West Virginians are invited to celebrate their historic preservation success stories through the Preservation Alliance of West Virginia’s new West Virginia Preservation Spotlight series.
Submitting a Preservation Spotlight story helps shine a light on the small preservation successes that can add up to significant positive change in a community. Whether it’s a homeowner restoring a historic feature of their house or a business moving into a building on historic Main Street, PAWV wants to hear about preservation “wins” both big and small.
Spotlight stories should involve a West Virginia property listed on the National Register of Historic Places or as a contributing structure to a National Historic District. If you believe your story is relevant despite not meeting this specification (perhaps an event or advocacy success), please email to check with a member of our staff at firstname.lastname@example.org.
Submitted Preservation Spotlight stories may be featured on PAWV’s website and social media channels to celebrate the positive steps everyday West Virginians are making towards historic preservation in their communities. PAWV is accepting submissions through a Google form here.
A Word document submission form is available for download below.
AJ Hammond and Dylan Sheldon, DBA Historic Morgantown, recently completed the historic renovation of the home of former WVU President Daniel Boardman Purinton. The home at 76 Grandview Ave. in South Park, had fallen into a state of disrepair and sat vacant for over a year. However, recognizing the historic significance of the property, Sheldon and Hammond spent the last 18 months renovating the stately home to its original grandeur.
“The completion of this project has been incredibly rewarding,” said AJ Hammond, who is a Relationship Banker at Citizens Bank of Morgantown, and the current President of Main Street Morgantown. “The beautiful architecture, the stories behind these properties in South Park and Downtown are what sets this neighborhood apart! Our mission is to preserve these buildings, and share this important history in order to build a more vibrant community and improve the quality of life in Morgantown!”

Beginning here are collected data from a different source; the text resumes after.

## src/rtl/text_pixel_fetch.sv

```systemverilog
// Display front-end: turns scan coordinates into a VRAM fetch and, in text mode, a font-ROM fetch.
// All outputs are delay-matched so a pixel sampled at edge k appears on every output after edge k+4.
module text_pixel_fetch #(
    parameter int COLS    = 80,
    parameter int ROWS    = 30,
    parameter int GCOLS   = 160,
    parameter int LATENCY = 4
) (
    input  logic        clk,
    input  logic        rst_n,
    input  logic [9:0]  pix_x,
    input  logic [9:0]  pix_y,
    input  logic        video_on,
    input  logic        hsync_in,
    input  logic        vsync_in,
    input  logic        graph_mode_in,
    output logic [14:0] vram_addr,
    input  logic [15:0] vram_data,
    output logic [11:0] font_addr,
    input  logic [7:0]  font_data,
    output logic        graph_mode,
    output logic [15:0] char_color,
    output logic        font_dot,
    output logic        hsync_out,
    output logic        vsync_out,
    output logic        video_on_out
);
    // Streaming pipeline: one pixel accepted and one produced every clock, no valid/ready,
    // no backpressure; VRAM and font ROM must answer exactly one clock after their address.

    localparam int COL_W  = $clog2(COLS);
    localparam int ROW_W  = $clog2(ROWS);
    localparam int GCOL_W = $clog2(GCOLS);

    typedef struct packed {
        logic       von;
        logic       hs;
        logic       vs;
        logic       mode;
        logic [2:0] xl;
        logic [3:0] yl;
    } side_t;

    localparam side_t SIDE_RST = '{von: 1'b0, hs: 1'b1, vs: 1'b1, mode: 1'b0, xl: 3'd0, yl: 4'd0};

    // Constant multiply expanded into shifted adds over the set bits of k.
    function automatic logic [14:0] mul_const(input logic [14:0] v, input int k);
        logic [14:0] acc;
        acc = '0;
        for (int b = 0; b < 16; b++) begin
            if (k[b]) acc = acc + (v << b);
        end
        return acc;
    endfunction

    logic        mode_q;
    logic        frame_start;
    logic        mode_eff;
    logic [14:0] addr_next;
    side_t       sb [LATENCY];
    logic [15:0] word_q;
    logic [15:0] word_d;

    // Pixel (0,0) must already see the new mode, so the latch is bypassed on that clock.
    assign frame_start = video_on && (pix_x == '0) && (pix_y == '0);
    assign mode_eff    = frame_start ? graph_mode_in : mode_q;

    always_comb begin
        addr_next = '0;
        if (video_on) begin
            if (mode_eff) begin
                addr_next = mul_const(15'(pix_y[9:2]), GCOLS) + 15'(pix_x[2 +: GCOL_W]);
            end else begin
                addr_next = mul_const(15'(pix_y[4 +: ROW_W]), COLS) + 15'(pix_x[3 +: COL_W]);
            end
        end
    end

    always_ff @(posedge clk) begin
        if (!rst_n) begin
            mode_q       <= 1'b0;
            vram_addr    <= '0;
            font_addr    <= '0;
            word_q       <= '0;
            word_d       <= '0;
            graph_mode   <= 1'b0;
            char_color   <= '0;
            font_dot     <= 1'b0;
            hsync_out    <= 1'b1;
            vsync_out    <= 1'b1;
            video_on_out <= 1'b0;
            for (int i = 0; i < LATENCY; i++) begin
                sb[i] <= SIDE_RST;
            end
        end else begin
            mode_q    <= mode_eff;
            vram_addr <= addr_next;
            sb[0]     <= '{von: video_on, hs: hsync_in, vs: vsync_in, mode: mode_eff,
                           xl: pix_x[2:0], yl: pix_y[3:0]};
            for (int i = 1; i < LATENCY; i++) begin
                sb[i] <= sb[i-1];
            end

            // Stage after the RAM: vram_data belongs to the pixel now held in sb[1].
            word_q    <= vram_data;
            font_addr <= {vram_data[7:0], sb[1].yl};
            word_d    <= word_q;

            graph_mode   <= sb[LATENCY-1].mode;
            hsync_out    <= sb[LATENCY-1].hs;
            vsync_out    <= sb[LATENCY-1].vs;
            video_on_out <= sb[LATENCY-1].von;
            if (!sb[LATENCY-1].von) begin
                char_color <= '0;
                font_dot   <= 1'b0;
            end else if (sb[LATENCY-1].mode) begin
                char_color <= {8'h00, word_d[7:0]};
                font_dot   <= 1'b0;
            end else begin
                char_color <= word_d;
                font_dot   <= font_data[3'd7 - sb[LATENCY-1].xl];
            end
        end
    end

endmodule

```

## config.mk

```make
export PLATFORM = sky130hd
export DESIGN_NAME = text_pixel_fetch
export DESIGN_NICKNAME = d
export VERILOG_FILES = /design/src/rtl/text_pixel_fetch.sv
export SDC_FILE = /design/constraint.sdc
export NUM_CORES = 1
export LEC_CHECK = 0
export ABC_CLOCK_PERIOD_IN_PS = 3000
export CORE_AREA = 10 10 103 105
export CTS_CLUSTER_SIZE = 28
export DETAILED_ROUTE_END_ITERATION = 8
export DIE_AREA = 0 0 113 115
export MAX_ROUTING_LAYER = met4
export PLACE_DENSITY = 0.78
export SYNTH_ARGS = -nofsm -noshare
export SYNTH_HDL_FRONTEND = slang
export SYNTH_SLANG_ARGS = --single-unit
```

## constraint.sdc

```tcl
create_clock -name clk -period 3 [get_ports clk]
set_clock_uncertainty 0.1 [all_clocks]
set_input_delay 0.45 -clock clk [delete_from_list [all_inputs] [get_ports clk]]
set_output_delay 0.45 -clock clk [all_outputs]
set_load 0.03 [all_outputs]
```

==> flow_metrics.tcl, run 1 <==
set metrics [dict create \
    status "complete, no violations" \
    synth_fp_nets 455 \
    post-route-util_pct 62.8 \
    dp_slack_ps 40.5 \
    post-cts-setup-buffers 0 \
    grt-ovfl-total 0 \
    drive_gt1_share_pct 9.80 \
    synth-async-reset-ratio_pct 0 \
    cts_buffer_depth 2 \
    cts_sinks 108 \
    dp.cells 582 \
    cp.required_ps 3170 \
    p_leak_nw 2.20 \
    globalplace.congestion 0.928 \
    place_hpwl_um 7410 \
    min_path_type "flip-flop to flip-flop" \
    fillCellCount 716 \
    yosys-top-cells-area "dfxtp_1, and2_1, ha_1, buf_4, nand2b_1" \
    start_util_pct 48.0 \
    die_h_um 115 \
    setup_ws_ps 389 \
    hold_viol 0 \
    layout.nets 551 \
    boundaryPins 98 \
    ys_seq_elements 108 \
    first_global_vias 2970 \
    tightest_slew_ps 459 \
    die_x_um 113 \
    holdBufCountCts 0 \
    n_antenna_cell 0 \
    setup_violations 0 \
    grt_usage_pct 14.5 \
    hold_ws_ps 314 \
    crit_arrival_ps 2780 \
    grt_pass1_wl_um 14800 \
    synth_top_area_cell "dfxtp_1" \
    clk_latency_ps 360 \
    final_cell_mix "dfxtp_1, clkdlybuf4s50_1, and2_1" \
    slew_headroom_pct 69.3 \
    synth_top_cell_area_share_pct 52.7 \
    drc 0 \
    synthMuxAreaShare_pct 1.58 \
    drv_slew 0 \
    ant_nets 0 \
    port_buffers 97 \
    rows 34 \
    cts_tree "yes" \
    postSynthAreaPerCell_um2 10.6 \
    cts_resized 0 \
    cp-start-kind "input port" \
    power_density_nw_per_um2 518 \
    path_class "input port to flip-flop" \
    synth_xor_area_share_pct 2.35 \
    fp.coreArea_um2 8550 \
    tns_ps 0 \
    htreeDepth 3 \
    drtIter0Drc 133 \
    syn2layout_area_growth_pct 30.8 \
    total_power_mw 2.78 \
    synth_compound_area_share_pct 10.1 \
    synth_area_um2 4110 \
    cts_buffers 9 \
    synthAdderAreaFrac_pct 5.61 \
    grt_setup_unrepaired "false" \
    first_pass_iters 4 \
    clockRootBuffer "clkbuf_8" \
    yosysSeqAreaShare_pct 52.7 \
    antenna_found_initial 0 \
    ys.flop_type "dfxtp_1" \
    layout_commonest_cell "dfxtp_1" \
    viasPerCell 4.95 \
    yosys.area_share.simple_pct 22.5 \
    ys.warnings.count 0 \
    syn_inst 389 \
    clk_pin_slew_ps 110 \
    synth_top_family_by_area "simple AND/OR/NAND/NOR gates" \
    grt_start_max_net_pins 54 \
    wl_um 9270 \
    dieArea_um2 13000 \
    vias 2962 \
    wire_per_inst_um 15.5 \
    final_area_um2 5370 \
    min_period_ps 2610 \
    ys_types 55 \
    cap_viol_max_count 0 \
    cp-end-kind "flip-flop" \
    finalCritPeriodShare_pct 87.0 \
    worstPathMaxFanout 3 \
    synth_edf_count 0 \
    ir_drop_v 0.000226 \
    placed_cell_area_um2 5170 \
    layoutNonFillerInstCount 598 \
    max_freq_mhz 383 \
]
cell families after synthesis:
logic type,Yosys count
and+or+nand+nor,147
DFF,108
muxes,4
xor gates and xnor gates,11
AOI/OAI and AO/OA,61
adders and majority gates,16
buffers and inverters,42
state kept, by name, summed over array words and instances (netlist names):
name,cells
char_color,16
word_d,16
font_dot,1
vsync_out,1
vram_addr,15
sb,36
word_q,9
hsync_out,1
font_addr,11
graph_mode,1
video_on_out,1
worst max-delay path, stage by stage:
cell and delay, ps:
clkdlybuf4s50_1 520, ha_1 190, inv_1 60, fa_1 410, xor2_1 180, a211oi_1 380
o21bai_1 100, a211o_1 290, o32ai_1 200
Yosys cell counts, types with 2 or more instances:
| cell type | count |
|---|---|
| nand3_1 | 13 |
| buf_4 | 14 |
| nand4b_1 | 2 |
| and4_1 | 2 |
| buf_2 | 4 |
| or2_2 | 3 |
| xor2_1 | 3 |
| o211ai_1 | 2 |
| and2_1 | 71 |
| and3_1 | 9 |
| o21a_1 | 5 |
| a21bo_2 | 2 |
| xnor2_1 | 8 |
| o211a_1 | 2 |
| inv_1 | 13 |
| nand4_1 | 2 |
| nor4_1 | 4 |
| a21oi_1 | 16 |
| mux2i_1 | 2 |
| nor2b_1 | 5 |
| o21ai_0 | 12 |
| nor2_1 | 2 |
| ha_1 | 12 |
| a211oi_1 | 5 |
| mux4_2 | 2 |
| nand2_1 | 7 |
| clkbuf_1 | 11 |
| a21o_1 | 3 |
| dfxtp_1 | 108 |
| fa_1 | 4 |
| nor3_1 | 3 |
| nand3b_1 | 2 |
| nand2b_1 | 13 |
| a211o_1 | 2 |
routing by layer:
layer | wire length [um] | GRT usage, % | vias to the layer above
met3 | 522 | 3.44 | 15
li1 | - | - | 1496
met5 | 0 | - | -
met1 | 3830 | 15.3 | 1365
met2 | 4710 | 25.5 | 86
met4 | 205 | 6.35 | 0
path summary, 6_finish.rpt:
kind	from	to	slack [ps]	cells past startpoint
setup / recovery	pix_y[6]	vram_addr[11]	390	9
hold / removal	sb[2][9]	sb[3][9]	310	1
setup reg to reg	sb[3][4]	font_dot	1610	3
hold reg to reg	sb[2][9]	sb[3][9]	310	1
power breakdown:
group / switching (mW) / leakage [nW] / internal (mW)
combinational: 0.211 / 1.21 / 0.221
sequential: 0.0120 / 0.885 / 1.48
clock: 0.527 / 0.0994 / 0.332
total: 0.750 / 2.20 / 2.03
layout make-up:
cell class | instances | area [um2] | share of cell area [%]
Multi-Input combinational cell | 239 | 1730 | 32.2
Inverter | 13 | 48.8 | 0.908
Sequential cell | 108 | 2160 | 40.3
Timing Repair Buffer | 114 | 1090 | 20.4
Clock inverter | 7 | 80.1 | 1.49
Tap cell | 108 | 135 | 2.52
Clock buffer | 9 | 124 | 2.31
No activity file was read; power rests on OpenSTA's default activity.
==> inputs of run 2 (changes only) <==
- ABC_CLOCK_PERIOD_IN_PS: 3000 -> default
==> results of run 2 <==
Final layout, timing and power as in run 1 (identical DEF).
==> inputs of run 3 (changes only) <==
- GPL_ROUTABILITY_DRIVEN: default -> 0
- MAX_ROUTING_LAYER: met4 -> default
- SKIP_LAST_GASP: default -> 1
==> flow_metrics.tcl, run 3 (same netlist as run 1, synthesis figures left out) <==
set metrics [dict create \
    cp.required_ps 3180 \
    largestRegisters "sb: 36 flops, char_color: 16 flops, word_d: 16 flops" \
    cts_buffer_depth 2 \
    rows 34 \
    grt-ovfl-total 0 \
    clockRootBuffer "clkbuf_8" \
    grt_start_max_net_pins 57 \
    crit_arrival_ps 2750 \
    first_global_vias 3063 \
    grt_usage_pct 14.3 \
    max_stage_delay_ps 520 \
    tns_ps 0 \
    vias 2978 \
    placed_cell_area_um2 5160 \
    ant_nets 0 \
    holdBufCountCts 0 \
    cts_resized 0 \
    antenna_found_initial 0 \
    cp-start-kind "input port" \
    cap_viol_max_count 0 \
    hold_ws_ps 313 \
    clk_pin_slew_ps 110 \
    port_buffers 97 \
    cts_buffers 9 \
    final_cell_mix "dfxtp_1, clkdlybuf4s50_1, and2_1" \
    grt_pass1_wl_um 15100 \
    grt_setup_unrepaired "false" \
    first_pass_iters 4 \
    crit_buf_inv 2 \
    viasPerCell 4.99 \
    status "complete, no violations" \
    multi_input_area_um2 1730 \
    finalCritPeriodShare_pct 85.8 \
    min_period_ps 2570 \
    power_density_nw_per_um2 516 \
    max_freq_mhz 389 \
    syn2layout_area_growth_pct 30.6 \
    total_power_mw 2.77 \
    largest_reg_flops 36 \
    hold_viol 0 \
    crit_path_top_delay_cell "clkdlybuf4s50_1" \
    post-cts-setup-buffers 0 \
    setup_violations 0 \
    fp.coreArea_um2 8550 \
    cts_sinks 108 \
    clk_latency_ps 360 \
    wire_per_inst_um 15.3 \
    fillCellCount 702 \
    tightest_slew_ps 523 \
    p_leak_nw 2.19 \
    final_area_um2 5360 \
    layout.nets 550 \
    die_h_um 115 \
    cp_top_family "compound AO/OA/AOI/OAI gates" \
    regArea_um2 2160 \
    boundaryPins 98 \
    drv_slew 0 \
    top_register "sb" \
    min_path_type "flip-flop to flip-flop" \
    wl_um 9120 \
    place_hpwl_um 7290 \
    path_class "input port to flip-flop" \
    n_antenna_cell 0 \
    path_cells "clkdlybuf4s50_1, ha_1, inv_1, fa_1, xor2_1, a211oi_1, o21bai_1, a211o_1, o32ai_1" \
    cts_tree "yes" \
    layout_commonest_cell "dfxtp_1" \
    ir_drop_v 0.000242 \
    start_util_pct 48.0 \
    dieArea_um2 13000 \
    drive_gt1_share_pct 9.61 \
    cp-end-kind "flip-flop" \
    drc 0 \
    htreeDepth 3 \
    die_x_um 113 \
    slew_headroom_pct 64.8 \
    worstPathMaxFanout 3 \
    post-route-util_pct 62.7 \
    drtIter0Drc 140 \
]
-- run 3: cell types whose count changed in the layout (fill, tap and decap cells not counted), sizes merged --
| cell | delta |
|---|---|
| buf | -1 |
| clkinvlp | +1 |
| inv | -1 |
-- run 3: cell type report --
| cell class | instances | area share (%) |
|---|---|---|
| well taps | 108 | 2.52 |
| flip-flops and latches | 108 | 40.3 |
| inverters | 13 | 0.910 |
| clock inverters | 7 | 1.47 |
| clock buffers | 9 | 2.31 |
| repair buffers | 113 | 20.3 |
| multi-input cells | 239 | 32.2 |
-- run 3: path summary, 6_finish.rpt --
path / startpoint / endpoint / slack [ps] / depth (start not counted)
max: pix_y[6] / vram_addr[11] / 430 / 9
min: sb[1][9] / sb[2][9] / 310 / 1
max reg2reg: sb[0][7] / vram_addr[7] / 1470 / 4
min reg2reg: sb[1][9] / sb[2][9] / 310 / 1
-- run 3: report_power, final --
group	switching (mW)	internal (mW)	total [mW]
sequential	0.0131	1.48	1.49
combinational	0.209	0.218	0.427
clock	0.516	0.328	0.845
total	0.739	2.03	2.77
-- run 3: metal layers --
layer | vias up | part of all wire [%] | GRT usage, %
met3 | 10 | 6.0 | 3.80
met5 | - | 0 | 0
li1 | 1496 | - | -
met2 | 87 | 50 | 25.3
met4 | 0 | 2.0 | 6.43
met1 | 1385 | 42 | 15.7
-- run 3: metrics by stage --
step,setup slack [ps],std cells
after global placement,116,581
final,427,597
after CTS,438,597
after floorplan,537,389
after global routing,198,597
after detailed placement,37.2,581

President D.B. Purinton was not the only famed resident of this property. John Alden Purinton, named after his direct descendant John Alden a crew member of the Mayflower, was a son of the President and served as the first Basketball Coach at West Virginia University in 1904. Additionally, Edward Earle Purinton, who was an internationally renowned author and health expert, called this property home. The author’s most popular book selling over 700,000 copies, “Triumph of a Man who Acts,” was distributed to more than 50,000 Officers of the English Army in 1919.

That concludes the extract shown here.